======== Supplied records

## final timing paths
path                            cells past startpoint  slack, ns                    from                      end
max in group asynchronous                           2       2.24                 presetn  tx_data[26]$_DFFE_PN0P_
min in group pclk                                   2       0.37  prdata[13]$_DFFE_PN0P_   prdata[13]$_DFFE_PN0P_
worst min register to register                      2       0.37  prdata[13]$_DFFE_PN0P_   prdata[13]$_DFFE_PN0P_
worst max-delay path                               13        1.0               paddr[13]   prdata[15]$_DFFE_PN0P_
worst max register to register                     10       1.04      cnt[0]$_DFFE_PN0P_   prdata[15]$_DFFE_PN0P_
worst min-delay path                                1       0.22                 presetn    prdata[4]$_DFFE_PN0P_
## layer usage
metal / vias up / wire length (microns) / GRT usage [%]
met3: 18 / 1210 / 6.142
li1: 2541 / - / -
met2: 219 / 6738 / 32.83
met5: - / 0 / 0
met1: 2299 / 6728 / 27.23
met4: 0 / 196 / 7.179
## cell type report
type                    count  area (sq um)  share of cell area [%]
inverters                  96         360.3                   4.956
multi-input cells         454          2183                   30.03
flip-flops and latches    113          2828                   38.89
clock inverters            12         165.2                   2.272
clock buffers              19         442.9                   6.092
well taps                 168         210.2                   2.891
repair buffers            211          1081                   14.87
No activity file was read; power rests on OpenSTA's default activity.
## src/rtl/pulse_train_gen.sv

```systemverilog
// pulse_train_gen: emits a programmable burst of active-low pulses.
// Each pulse is L clocks low and then H clocks high. The final high phase
// completes before done, so the far end sees a settled high line.
// Every output is a flop, so the line never glitches.
//
// Handshake: start is a single-cycle strobe that is accepted only in IDLE
// (the FSM is the implicit ready). A start seen in any other state is dropped.
// abort beats start in IDLE. In LOW or HIGH, abort ends the burst without done.
module pulse_train_gen #(
   parameter int CNT_W = 8,
   parameter int WID_W = 8
) (
   input  logic             clk,
   input  logic             reset,
   input  logic             start,
   input  logic [CNT_W-1:0] count,
   input  logic [WID_W-1:0] low_cycles,
   input  logic [WID_W-1:0] high_cycles,
   input  logic             abort,
   output logic             signal_out,
   output logic             busy,
   output logic             done,
   output logic [CNT_W-1:0] pulses_sent,
   output logic [1:0]       state_dbg
);

   localparam logic [1:0] S_IDLE = 2'd0;
   localparam logic [1:0] S_LOW  = 2'd1;
   localparam logic [1:0] S_HIGH = 2'd2;
   localparam logic [1:0] S_FIN  = 2'd3;

   logic [1:0]       state;
   logic [CNT_W-1:0] cnt_q;
   logic [WID_W-1:0] low_q;
   logic [WID_W-1:0] high_q;
   logic [WID_W-1:0] phase_q;
   logic [WID_W-1:0] low_eff;
   logic [WID_W-1:0] high_eff;

   // A phase length of zero is promoted to one clock.
   always_comb begin
      low_eff  = (low_cycles  == '0) ? WID_W'(1) : low_cycles;
      high_eff = (high_cycles == '0) ? WID_W'(1) : high_cycles;
   end

   assign state_dbg = state;

   // Burst FSM: phase down-counter, pulse tally, and the registered outputs.
   always_ff @(posedge clk) begin
      if (reset) begin
         state       <= S_IDLE;
         cnt_q       <= '0;
         low_q       <= WID_W'(1);
         high_q      <= WID_W'(1);
         phase_q     <= '0;
         signal_out  <= 1'b1;
         busy        <= 1'b0;
         done        <= 1'b0;
         pulses_sent <= '0;
      end else begin
         done <= 1'b0;
         case (state)
            S_IDLE: begin
               if (start && !abort) begin
                  if (count != '0) begin
                     // The first falling edge is counted in the cycle the line drops.
                     cnt_q       <= count;
                     low_q       <= low_eff;
                     high_q      <= high_eff;
                     phase_q     <= low_eff - WID_W'(1);
                     pulses_sent <= CNT_W'(1);
                     signal_out  <= 1'b0;
                     busy        <= 1'b1;
                     state       <= S_LOW;
                  end else begin
                     pulses_sent <= '0;
                     done        <= 1'b1;
                     state       <= S_FIN;
                  end
               end
            end
            S_LOW: begin
               if (abort) begin
                  signal_out <= 1'b1;
                  busy       <= 1'b0;
                  state      <= S_IDLE;
               end else if (phase_q == '0) begin
                  signal_out <= 1'b1;
                  phase_q    <= high_q - WID_W'(1);
                  state      <= S_HIGH;
               end else begin
                  phase_q <= phase_q - WID_W'(1);
               end
            end
            S_HIGH: begin
               if (abort) begin
                  busy  <= 1'b0;
                  state <= S_IDLE;
               end else if (phase_q == '0) begin
                  if (pulses_sent != cnt_q) begin
                     pulses_sent <= pulses_sent + CNT_W'(1);
                     signal_out  <= 1'b0;
                     phase_q     <= low_q - WID_W'(1);
                     state       <= S_LOW;
                  end else begin
                     busy  <= 1'b0;
                     done  <= 1'b1;
                     state <= S_FIN;
                  end
               end else begin
                  phase_q <= phase_q - WID_W'(1);
               end
            end
            default: begin
               // FIN: done is high for this one cycle, then the FSM idles.
               state <= S_IDLE;
            end
         endcase
      end
   end

endmodule

```
File: src/rtl/ripple_count_monitor.sv
// Captures a free-running asynchronous 4-bit ripple counter. Only settled values are committed, and
// each commit raises wrap/match pulses and emits an event on a valid/ready port.
module ripple_count_monitor #(
  parameter int unsigned SYNC_STAGES   = 2,
  parameter int unsigned STABLE_CYCLES = 2,
  parameter int unsigned WRAP_W        = 8
) (
  input  logic              clk,
  input  logic              rst,
  input  logic [3:0]        cnt_in,
  input  logic [3:0]        thresh,
  input  logic              clr,
  output logic [3:0]        cnt_sync,
  output logic              stable,
  output logic              match_p,
  output logic              wrap_p,
  output logic [WRAP_W-1:0] wrap_cnt,
  output logic              evt_valid,
  input  logic              evt_ready,
  output logic [4:0]        evt_data,
  output logic              ovf
);

  localparam int unsigned CNT_W  = 4;
  localparam int unsigned STAB_W = 3;
  localparam logic [STAB_W-1:0] STAB_MAX = STAB_W'(STABLE_CYCLES);

  logic [SYNC_STAGES-1:0][CNT_W-1:0] sync_q, sync_d;
  logic [CNT_W-1:0]  s_d_q, s_d_d;
  logic [STAB_W-1:0] stab_q, stab_d;
  logic [CNT_W-1:0]  cnt_sync_q, cnt_sync_d;
  logic              stable_q, stable_d;
  logic              match_q, match_d;
  logic              wrap_q, wrap_d;
  logic [WRAP_W-1:0] wrap_cnt_q, wrap_cnt_d;
  logic              evt_valid_q, evt_valid_d;
  logic [4:0]        evt_data_q, evt_data_d;
  logic              ovf_q, ovf_d;

  logic [CNT_W-1:0]  s_c;
  logic              commit_c;
  logic              xfer_c;
  logic              is_wrap_c;

  // Next-state logic: settle filter, commit decision, counters and event slot
  always_comb begin
    sync_d      = sync_q;
    s_d_d       = s_d_q;
    stab_d      = stab_q;
    cnt_sync_d  = cnt_sync_q;
    stable_d    = stable_q;
    match_d     = 1'b0;
    wrap_d      = 1'b0;
    wrap_cnt_d  = wrap_cnt_q;
    evt_valid_d = evt_valid_q;
    evt_data_d  = evt_data_q;
    ovf_d       = ovf_q;

    if (SYNC_STAGES > 1) begin
      for (int i = SYNC_STAGES - 1; i > 0; i--) begin
        sync_d[i] = sync_q[i-1];
      end
    end
    sync_d[0] = cnt_in;
    s_c       = sync_q[SYNC_STAGES-1];
    s_d_d     = s_c;

    if (s_c != s_d_q) begin
      stab_d = '0;
    end else if (stab_q != STAB_MAX) begin
      stab_d = stab_q + STAB_W'(1);
    end
    stable_d = (stab_d == STAB_MAX);

    commit_c  = (stab_q == STAB_MAX) && (s_d_q != cnt_sync_q);
    is_wrap_c = (s_d_q < cnt_sync_q);
    xfer_c    = evt_valid_q && evt_ready;

    if (commit_c) begin
      cnt_sync_d = s_d_q;
      wrap_d     = is_wrap_c;
      match_d    = (s_d_q == thresh);
      if (is_wrap_c && (wrap_cnt_q != {WRAP_W{1'b1}})) begin
        wrap_cnt_d = wrap_cnt_q + WRAP_W'(1);
      end
      if (!evt_valid_q || xfer_c) begin
        evt_valid_d = 1'b1;
        evt_data_d  = {is_wrap_c, s_d_q};
      end else begin
        ovf_d = 1'b1;
      end
    end else if (xfer_c) begin
      evt_valid_d = 1'b0;
    end

    // Clear wins over a same-cycle commit for the bookkeeping outputs only
    if (clr) begin
      wrap_cnt_d  = '0;
      ovf_d       = 1'b0;
      evt_valid_d = 1'b0;
    end
  end

  always_ff @(posedge clk or negedge rst) begin
    if (!rst) begin
      sync_q      <= '0;
      s_d_q       <= '0;
      stab_q      <= '0;
      cnt_sync_q  <= '0;
      stable_q    <= 1'b0;
      match_q     <= 1'b0;
      wrap_q      <= 1'b0;
      wrap_cnt_q  <= '0;
      evt_valid_q <= 1'b0;
      evt_data_q  <= '0;
      ovf_q       <= 1'b0;
    end else begin
      sync_q      <= sync_d;
      s_d_q       <= s_d_d;
      stab_q      <= stab_d;
      cnt_sync_q  <= cnt_sync_d;
      stable_q    <= stable_d;
      match_q     <= match_d;
      wrap_q      <= wrap_d;
      wrap_cnt_q  <= wrap_cnt_d;
      evt_valid_q <= evt_valid_d;
      evt_data_q  <= evt_data_d;
      ovf_q       <= ovf_d;
    end
  end

  assign cnt_sync  = cnt_sync_q;
  assign stable    = stable_q;
  assign match_p   = match_q;
  assign wrap_p    = wrap_q;
  assign wrap_cnt  = wrap_cnt_q;
  assign evt_valid = evt_valid_q;
  assign evt_data  = evt_data_q;
  assign ovf       = ovf_q;

endmodule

================

> _What you are asked to do_
Report how many lines above hold the string "type", giving nothing but the number.

> _Output below_
2